Your goal - Look through the records below and collect all lines that hold the string "group".

═════ Information given ═════

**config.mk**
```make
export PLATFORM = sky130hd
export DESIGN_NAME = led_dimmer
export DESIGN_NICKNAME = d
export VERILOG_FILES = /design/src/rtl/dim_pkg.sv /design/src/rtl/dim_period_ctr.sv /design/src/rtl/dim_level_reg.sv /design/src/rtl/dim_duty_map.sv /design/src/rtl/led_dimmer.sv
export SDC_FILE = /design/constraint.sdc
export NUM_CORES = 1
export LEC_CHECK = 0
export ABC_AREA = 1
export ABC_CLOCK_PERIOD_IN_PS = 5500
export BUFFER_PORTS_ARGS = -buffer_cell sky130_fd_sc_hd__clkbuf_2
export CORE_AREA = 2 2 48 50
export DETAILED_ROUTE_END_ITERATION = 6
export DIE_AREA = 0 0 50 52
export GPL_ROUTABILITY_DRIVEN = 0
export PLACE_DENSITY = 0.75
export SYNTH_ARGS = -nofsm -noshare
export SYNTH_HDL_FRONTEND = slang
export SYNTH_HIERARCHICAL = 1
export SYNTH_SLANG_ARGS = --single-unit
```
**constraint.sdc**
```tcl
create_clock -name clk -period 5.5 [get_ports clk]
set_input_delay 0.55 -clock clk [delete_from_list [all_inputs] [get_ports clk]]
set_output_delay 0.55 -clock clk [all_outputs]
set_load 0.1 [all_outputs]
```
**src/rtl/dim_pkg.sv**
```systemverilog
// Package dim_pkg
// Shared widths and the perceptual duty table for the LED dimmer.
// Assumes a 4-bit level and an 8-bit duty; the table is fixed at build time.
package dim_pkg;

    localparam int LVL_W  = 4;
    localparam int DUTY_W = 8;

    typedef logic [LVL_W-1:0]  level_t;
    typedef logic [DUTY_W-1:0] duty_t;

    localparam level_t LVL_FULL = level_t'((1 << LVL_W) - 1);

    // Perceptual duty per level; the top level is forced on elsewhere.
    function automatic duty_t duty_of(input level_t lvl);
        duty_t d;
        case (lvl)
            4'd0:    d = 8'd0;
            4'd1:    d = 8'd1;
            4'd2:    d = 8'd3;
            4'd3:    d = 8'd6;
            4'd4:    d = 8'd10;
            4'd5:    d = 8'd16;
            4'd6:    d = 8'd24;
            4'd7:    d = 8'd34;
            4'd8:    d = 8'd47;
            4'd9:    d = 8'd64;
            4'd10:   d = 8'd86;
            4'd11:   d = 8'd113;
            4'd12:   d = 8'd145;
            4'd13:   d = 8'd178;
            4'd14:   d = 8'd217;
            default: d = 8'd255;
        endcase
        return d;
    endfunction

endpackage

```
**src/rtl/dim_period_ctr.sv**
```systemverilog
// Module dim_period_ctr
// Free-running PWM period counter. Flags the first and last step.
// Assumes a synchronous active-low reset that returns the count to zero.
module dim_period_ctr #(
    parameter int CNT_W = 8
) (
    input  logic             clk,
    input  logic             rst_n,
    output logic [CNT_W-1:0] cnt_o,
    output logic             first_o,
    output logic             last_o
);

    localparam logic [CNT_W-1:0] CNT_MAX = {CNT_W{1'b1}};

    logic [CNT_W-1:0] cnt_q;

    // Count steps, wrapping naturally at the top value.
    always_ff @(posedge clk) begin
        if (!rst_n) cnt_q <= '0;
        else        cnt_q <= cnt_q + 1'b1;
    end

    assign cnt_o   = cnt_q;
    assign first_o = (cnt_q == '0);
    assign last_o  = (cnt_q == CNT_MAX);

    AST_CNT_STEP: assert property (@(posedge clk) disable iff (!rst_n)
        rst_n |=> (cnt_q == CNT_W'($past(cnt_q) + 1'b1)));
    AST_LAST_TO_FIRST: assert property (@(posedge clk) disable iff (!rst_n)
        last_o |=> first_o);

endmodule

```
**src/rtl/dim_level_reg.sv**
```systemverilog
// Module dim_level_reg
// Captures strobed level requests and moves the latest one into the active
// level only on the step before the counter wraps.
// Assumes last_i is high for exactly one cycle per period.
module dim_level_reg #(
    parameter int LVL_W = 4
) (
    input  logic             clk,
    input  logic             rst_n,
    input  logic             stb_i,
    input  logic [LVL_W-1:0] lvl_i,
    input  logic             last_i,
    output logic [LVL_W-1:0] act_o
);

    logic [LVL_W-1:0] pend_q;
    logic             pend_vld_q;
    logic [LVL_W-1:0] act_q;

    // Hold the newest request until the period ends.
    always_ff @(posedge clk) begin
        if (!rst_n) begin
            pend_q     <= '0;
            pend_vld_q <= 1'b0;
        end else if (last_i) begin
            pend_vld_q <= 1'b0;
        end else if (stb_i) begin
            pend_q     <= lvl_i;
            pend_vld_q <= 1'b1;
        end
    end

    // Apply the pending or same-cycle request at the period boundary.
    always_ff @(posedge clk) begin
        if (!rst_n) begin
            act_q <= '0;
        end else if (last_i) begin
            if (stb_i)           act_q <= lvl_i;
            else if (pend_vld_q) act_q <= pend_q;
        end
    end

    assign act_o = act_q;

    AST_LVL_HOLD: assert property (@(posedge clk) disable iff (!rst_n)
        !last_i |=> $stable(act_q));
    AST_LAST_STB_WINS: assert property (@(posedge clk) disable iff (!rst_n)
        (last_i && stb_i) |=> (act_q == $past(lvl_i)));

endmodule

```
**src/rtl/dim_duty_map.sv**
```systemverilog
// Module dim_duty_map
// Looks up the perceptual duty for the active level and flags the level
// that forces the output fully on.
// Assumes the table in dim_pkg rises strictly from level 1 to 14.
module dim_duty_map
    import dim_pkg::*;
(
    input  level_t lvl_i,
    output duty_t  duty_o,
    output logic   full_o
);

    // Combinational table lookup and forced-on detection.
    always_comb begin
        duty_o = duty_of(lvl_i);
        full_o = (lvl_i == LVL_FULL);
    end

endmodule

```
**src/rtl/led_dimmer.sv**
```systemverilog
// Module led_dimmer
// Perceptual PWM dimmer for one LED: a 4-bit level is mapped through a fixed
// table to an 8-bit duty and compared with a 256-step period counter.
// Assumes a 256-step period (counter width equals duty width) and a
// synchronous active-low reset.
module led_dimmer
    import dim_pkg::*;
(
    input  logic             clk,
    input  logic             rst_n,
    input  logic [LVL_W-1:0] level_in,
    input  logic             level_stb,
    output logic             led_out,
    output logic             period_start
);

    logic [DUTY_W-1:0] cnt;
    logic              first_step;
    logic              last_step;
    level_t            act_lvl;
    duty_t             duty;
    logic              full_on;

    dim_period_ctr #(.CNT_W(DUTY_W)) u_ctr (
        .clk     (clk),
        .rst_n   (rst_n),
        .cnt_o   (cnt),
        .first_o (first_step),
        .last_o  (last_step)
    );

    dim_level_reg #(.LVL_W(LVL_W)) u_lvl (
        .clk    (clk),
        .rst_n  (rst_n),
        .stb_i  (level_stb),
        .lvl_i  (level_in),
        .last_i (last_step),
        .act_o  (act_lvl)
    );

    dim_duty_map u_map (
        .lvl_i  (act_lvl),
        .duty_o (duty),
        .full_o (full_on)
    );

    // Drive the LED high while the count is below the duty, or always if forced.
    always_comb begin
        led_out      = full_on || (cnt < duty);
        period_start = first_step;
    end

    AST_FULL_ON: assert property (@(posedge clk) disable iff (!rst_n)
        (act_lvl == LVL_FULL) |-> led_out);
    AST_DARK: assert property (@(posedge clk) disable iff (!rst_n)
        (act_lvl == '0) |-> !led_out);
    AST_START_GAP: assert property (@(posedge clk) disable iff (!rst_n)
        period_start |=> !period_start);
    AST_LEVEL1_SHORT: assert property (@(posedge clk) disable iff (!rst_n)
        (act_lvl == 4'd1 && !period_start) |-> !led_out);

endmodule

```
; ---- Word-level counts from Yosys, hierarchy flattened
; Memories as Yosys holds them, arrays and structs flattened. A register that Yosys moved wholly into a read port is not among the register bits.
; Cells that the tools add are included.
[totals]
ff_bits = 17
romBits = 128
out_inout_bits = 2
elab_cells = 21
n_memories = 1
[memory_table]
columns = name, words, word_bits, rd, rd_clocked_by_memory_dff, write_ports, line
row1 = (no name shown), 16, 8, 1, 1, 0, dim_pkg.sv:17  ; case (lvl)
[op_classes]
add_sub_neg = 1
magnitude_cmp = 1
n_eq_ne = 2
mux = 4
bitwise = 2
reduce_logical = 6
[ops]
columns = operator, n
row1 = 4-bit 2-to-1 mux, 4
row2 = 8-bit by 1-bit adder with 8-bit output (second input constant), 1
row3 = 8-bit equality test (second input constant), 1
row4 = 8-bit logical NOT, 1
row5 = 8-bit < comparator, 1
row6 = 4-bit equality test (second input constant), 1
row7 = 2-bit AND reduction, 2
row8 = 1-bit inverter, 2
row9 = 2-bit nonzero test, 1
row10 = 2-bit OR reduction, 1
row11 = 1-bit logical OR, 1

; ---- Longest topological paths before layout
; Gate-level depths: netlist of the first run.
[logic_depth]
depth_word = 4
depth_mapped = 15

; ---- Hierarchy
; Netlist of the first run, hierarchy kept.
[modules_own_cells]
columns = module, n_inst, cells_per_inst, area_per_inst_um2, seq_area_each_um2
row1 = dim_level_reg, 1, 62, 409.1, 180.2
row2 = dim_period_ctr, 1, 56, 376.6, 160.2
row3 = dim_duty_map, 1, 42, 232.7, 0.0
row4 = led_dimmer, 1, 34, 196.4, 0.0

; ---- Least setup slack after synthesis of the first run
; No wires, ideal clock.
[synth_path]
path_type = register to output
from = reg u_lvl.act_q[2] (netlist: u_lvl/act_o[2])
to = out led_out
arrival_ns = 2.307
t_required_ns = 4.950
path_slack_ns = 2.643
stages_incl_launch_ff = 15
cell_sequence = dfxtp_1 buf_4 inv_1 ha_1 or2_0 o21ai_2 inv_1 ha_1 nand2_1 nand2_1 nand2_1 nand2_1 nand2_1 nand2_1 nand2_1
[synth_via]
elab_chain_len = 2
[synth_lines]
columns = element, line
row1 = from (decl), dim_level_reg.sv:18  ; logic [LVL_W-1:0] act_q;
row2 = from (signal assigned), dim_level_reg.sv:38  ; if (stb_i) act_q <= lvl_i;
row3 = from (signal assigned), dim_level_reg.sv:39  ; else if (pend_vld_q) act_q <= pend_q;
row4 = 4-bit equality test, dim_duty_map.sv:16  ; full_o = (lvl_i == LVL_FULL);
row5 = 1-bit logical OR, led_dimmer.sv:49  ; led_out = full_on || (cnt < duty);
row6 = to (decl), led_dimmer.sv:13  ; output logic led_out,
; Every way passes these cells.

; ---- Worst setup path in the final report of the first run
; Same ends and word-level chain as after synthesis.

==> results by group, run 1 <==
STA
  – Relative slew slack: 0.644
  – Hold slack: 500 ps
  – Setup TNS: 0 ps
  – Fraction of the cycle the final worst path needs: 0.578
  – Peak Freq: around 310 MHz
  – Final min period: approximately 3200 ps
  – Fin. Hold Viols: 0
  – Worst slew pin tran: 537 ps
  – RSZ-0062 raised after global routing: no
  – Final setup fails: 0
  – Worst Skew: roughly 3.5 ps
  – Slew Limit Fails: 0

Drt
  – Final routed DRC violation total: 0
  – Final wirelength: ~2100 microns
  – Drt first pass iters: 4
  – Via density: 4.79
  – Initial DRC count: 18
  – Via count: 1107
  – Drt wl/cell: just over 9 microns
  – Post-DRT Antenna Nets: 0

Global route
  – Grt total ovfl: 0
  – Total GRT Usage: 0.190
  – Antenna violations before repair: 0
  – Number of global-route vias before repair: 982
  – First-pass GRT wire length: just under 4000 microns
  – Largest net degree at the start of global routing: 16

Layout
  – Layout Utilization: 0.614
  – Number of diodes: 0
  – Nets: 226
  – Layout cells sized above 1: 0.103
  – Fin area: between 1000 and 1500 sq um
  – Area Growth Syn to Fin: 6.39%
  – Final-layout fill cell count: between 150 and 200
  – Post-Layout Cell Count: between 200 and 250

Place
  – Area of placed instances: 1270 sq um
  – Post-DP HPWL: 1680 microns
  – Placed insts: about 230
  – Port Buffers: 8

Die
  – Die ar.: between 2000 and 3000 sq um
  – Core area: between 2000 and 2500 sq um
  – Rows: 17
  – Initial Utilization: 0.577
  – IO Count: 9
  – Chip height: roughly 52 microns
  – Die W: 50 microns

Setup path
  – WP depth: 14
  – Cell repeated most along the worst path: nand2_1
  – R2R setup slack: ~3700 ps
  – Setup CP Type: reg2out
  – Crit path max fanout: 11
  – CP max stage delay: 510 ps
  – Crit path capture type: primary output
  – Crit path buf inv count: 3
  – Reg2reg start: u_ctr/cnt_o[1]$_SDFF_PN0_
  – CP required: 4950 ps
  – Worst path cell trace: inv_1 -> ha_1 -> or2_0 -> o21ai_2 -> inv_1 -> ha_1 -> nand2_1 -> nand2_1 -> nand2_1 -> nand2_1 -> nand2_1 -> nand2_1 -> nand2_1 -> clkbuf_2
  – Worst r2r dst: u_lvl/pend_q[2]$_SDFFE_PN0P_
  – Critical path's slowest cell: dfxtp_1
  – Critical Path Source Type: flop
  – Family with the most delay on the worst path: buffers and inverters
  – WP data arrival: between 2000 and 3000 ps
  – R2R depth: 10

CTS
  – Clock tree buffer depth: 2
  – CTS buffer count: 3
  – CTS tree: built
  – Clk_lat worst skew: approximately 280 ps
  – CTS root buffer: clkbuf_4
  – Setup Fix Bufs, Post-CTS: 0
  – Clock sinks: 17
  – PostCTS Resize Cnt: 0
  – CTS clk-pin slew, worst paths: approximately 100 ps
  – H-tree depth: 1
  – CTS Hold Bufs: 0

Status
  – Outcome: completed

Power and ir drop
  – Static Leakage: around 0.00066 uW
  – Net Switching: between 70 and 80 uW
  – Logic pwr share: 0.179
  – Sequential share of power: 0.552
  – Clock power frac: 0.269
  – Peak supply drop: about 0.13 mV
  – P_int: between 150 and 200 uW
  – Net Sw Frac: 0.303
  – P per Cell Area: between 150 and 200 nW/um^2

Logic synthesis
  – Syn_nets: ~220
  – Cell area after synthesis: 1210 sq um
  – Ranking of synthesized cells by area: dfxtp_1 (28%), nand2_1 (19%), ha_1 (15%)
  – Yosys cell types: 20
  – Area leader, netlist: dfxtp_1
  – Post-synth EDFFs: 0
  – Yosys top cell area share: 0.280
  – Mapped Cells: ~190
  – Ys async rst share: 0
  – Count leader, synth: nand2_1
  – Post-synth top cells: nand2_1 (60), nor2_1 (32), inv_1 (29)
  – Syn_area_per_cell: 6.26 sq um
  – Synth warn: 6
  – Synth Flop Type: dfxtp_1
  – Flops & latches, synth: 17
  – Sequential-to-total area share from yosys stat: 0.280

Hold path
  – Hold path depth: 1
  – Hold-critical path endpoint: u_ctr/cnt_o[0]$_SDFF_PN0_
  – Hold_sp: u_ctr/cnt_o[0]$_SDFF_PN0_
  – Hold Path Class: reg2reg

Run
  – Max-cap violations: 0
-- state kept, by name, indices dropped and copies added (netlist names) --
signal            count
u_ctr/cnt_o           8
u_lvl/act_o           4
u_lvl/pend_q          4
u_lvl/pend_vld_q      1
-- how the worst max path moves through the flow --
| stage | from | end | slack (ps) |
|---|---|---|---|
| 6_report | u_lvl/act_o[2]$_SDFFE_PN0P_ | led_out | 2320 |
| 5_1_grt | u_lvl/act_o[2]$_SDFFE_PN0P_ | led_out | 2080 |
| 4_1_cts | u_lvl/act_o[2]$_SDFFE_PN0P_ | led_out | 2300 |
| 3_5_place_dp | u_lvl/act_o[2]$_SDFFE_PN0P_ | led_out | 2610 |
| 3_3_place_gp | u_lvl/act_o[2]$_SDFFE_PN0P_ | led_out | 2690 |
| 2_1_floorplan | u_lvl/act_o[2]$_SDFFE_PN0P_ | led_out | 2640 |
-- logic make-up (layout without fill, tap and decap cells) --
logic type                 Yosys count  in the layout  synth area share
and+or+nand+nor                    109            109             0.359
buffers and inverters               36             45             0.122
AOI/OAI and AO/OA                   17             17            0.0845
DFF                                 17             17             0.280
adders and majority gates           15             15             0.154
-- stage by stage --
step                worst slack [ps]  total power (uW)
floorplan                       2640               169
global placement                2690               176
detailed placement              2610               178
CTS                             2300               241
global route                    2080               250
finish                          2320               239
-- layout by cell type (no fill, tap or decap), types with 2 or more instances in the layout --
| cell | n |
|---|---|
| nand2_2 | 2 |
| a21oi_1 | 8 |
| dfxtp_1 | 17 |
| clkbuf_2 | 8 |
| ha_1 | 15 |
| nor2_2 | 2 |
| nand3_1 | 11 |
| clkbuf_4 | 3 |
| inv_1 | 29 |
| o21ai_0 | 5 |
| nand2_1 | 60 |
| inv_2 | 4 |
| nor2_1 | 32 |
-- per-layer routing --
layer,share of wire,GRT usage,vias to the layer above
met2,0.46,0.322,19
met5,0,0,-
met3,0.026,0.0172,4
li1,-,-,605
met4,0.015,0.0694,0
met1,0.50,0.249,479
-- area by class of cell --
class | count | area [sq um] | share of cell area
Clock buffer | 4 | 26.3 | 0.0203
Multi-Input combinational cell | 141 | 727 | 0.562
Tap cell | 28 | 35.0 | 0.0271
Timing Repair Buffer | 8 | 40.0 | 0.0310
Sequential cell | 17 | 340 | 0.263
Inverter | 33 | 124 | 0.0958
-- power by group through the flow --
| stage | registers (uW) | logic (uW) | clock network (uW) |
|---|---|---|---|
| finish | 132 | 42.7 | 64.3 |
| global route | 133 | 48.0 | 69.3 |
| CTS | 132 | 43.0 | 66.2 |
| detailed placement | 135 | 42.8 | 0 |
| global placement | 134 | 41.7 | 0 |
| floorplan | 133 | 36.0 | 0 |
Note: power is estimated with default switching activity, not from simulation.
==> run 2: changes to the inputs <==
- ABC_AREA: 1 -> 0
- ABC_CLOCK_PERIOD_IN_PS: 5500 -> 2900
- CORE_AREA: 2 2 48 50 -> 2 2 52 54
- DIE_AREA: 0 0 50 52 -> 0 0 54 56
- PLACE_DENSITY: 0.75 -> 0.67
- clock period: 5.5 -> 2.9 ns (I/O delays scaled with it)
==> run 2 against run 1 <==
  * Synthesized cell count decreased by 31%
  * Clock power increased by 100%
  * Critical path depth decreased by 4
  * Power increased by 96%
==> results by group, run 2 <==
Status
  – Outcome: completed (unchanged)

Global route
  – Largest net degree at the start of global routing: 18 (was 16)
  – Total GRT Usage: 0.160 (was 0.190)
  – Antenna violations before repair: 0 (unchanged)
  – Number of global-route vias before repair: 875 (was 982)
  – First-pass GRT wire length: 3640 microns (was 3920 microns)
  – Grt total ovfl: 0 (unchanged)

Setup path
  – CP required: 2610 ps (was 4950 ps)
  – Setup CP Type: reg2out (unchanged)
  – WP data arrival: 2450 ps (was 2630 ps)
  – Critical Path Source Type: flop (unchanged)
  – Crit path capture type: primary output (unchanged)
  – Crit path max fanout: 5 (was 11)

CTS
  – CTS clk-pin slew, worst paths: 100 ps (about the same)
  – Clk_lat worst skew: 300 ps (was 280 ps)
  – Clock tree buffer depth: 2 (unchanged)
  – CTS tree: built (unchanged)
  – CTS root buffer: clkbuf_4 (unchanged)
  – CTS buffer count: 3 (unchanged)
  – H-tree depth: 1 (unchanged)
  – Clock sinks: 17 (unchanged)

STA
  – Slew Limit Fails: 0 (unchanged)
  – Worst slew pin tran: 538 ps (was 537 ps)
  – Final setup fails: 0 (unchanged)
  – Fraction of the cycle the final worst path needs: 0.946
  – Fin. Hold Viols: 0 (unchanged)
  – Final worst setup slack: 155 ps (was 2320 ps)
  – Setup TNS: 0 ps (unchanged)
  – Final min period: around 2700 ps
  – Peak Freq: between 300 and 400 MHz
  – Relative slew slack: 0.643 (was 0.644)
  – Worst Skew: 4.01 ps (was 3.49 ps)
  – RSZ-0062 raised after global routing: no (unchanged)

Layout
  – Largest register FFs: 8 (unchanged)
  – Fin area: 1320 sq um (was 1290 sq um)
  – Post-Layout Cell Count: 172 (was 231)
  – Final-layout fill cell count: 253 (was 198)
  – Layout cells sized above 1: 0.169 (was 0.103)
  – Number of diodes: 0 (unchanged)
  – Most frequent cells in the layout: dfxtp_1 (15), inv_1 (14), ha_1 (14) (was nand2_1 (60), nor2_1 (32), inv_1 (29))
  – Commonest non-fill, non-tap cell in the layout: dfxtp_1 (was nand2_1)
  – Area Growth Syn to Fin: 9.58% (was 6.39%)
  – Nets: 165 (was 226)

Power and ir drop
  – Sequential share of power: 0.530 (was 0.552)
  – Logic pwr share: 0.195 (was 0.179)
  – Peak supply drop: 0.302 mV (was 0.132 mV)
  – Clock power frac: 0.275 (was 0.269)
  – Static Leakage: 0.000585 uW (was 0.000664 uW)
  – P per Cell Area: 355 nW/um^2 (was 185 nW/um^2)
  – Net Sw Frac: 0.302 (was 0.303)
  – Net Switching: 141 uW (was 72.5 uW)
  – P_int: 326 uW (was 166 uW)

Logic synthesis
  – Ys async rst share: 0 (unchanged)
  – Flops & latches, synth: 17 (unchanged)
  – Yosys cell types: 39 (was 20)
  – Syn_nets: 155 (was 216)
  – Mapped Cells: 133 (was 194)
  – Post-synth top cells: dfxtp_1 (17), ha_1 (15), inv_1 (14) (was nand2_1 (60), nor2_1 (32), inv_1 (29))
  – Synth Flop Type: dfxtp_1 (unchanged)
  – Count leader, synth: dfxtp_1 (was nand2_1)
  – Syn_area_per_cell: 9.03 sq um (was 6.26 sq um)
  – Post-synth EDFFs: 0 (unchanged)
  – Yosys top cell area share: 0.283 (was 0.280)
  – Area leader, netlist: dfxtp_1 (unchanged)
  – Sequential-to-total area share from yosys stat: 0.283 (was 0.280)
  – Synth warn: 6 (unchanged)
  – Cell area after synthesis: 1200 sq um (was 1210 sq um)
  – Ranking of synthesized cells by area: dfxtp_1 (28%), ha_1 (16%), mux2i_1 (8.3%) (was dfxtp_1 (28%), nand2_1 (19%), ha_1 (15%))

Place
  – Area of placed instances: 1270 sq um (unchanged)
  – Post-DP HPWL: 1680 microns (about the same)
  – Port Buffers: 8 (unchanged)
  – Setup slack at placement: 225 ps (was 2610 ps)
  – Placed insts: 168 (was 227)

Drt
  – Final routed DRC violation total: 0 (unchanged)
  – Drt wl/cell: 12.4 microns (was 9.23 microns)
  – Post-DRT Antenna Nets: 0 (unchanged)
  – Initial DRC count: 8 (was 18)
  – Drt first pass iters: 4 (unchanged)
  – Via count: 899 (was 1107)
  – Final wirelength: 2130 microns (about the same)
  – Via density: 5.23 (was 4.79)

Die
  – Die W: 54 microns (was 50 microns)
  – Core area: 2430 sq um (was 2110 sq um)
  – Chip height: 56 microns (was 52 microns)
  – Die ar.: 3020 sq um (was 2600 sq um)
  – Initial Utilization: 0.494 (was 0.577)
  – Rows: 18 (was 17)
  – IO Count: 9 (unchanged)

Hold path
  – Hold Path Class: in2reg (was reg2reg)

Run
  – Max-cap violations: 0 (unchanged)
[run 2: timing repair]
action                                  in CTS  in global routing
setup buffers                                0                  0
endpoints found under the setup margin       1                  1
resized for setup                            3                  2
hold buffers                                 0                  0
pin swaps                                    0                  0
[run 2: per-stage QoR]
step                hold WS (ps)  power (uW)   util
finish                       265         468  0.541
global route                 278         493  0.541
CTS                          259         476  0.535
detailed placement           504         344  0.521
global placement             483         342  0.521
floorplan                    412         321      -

═════

Exercise result -
==> results by group, run 1 <==
-- power by group through the flow --
==> results by group, run 2 <==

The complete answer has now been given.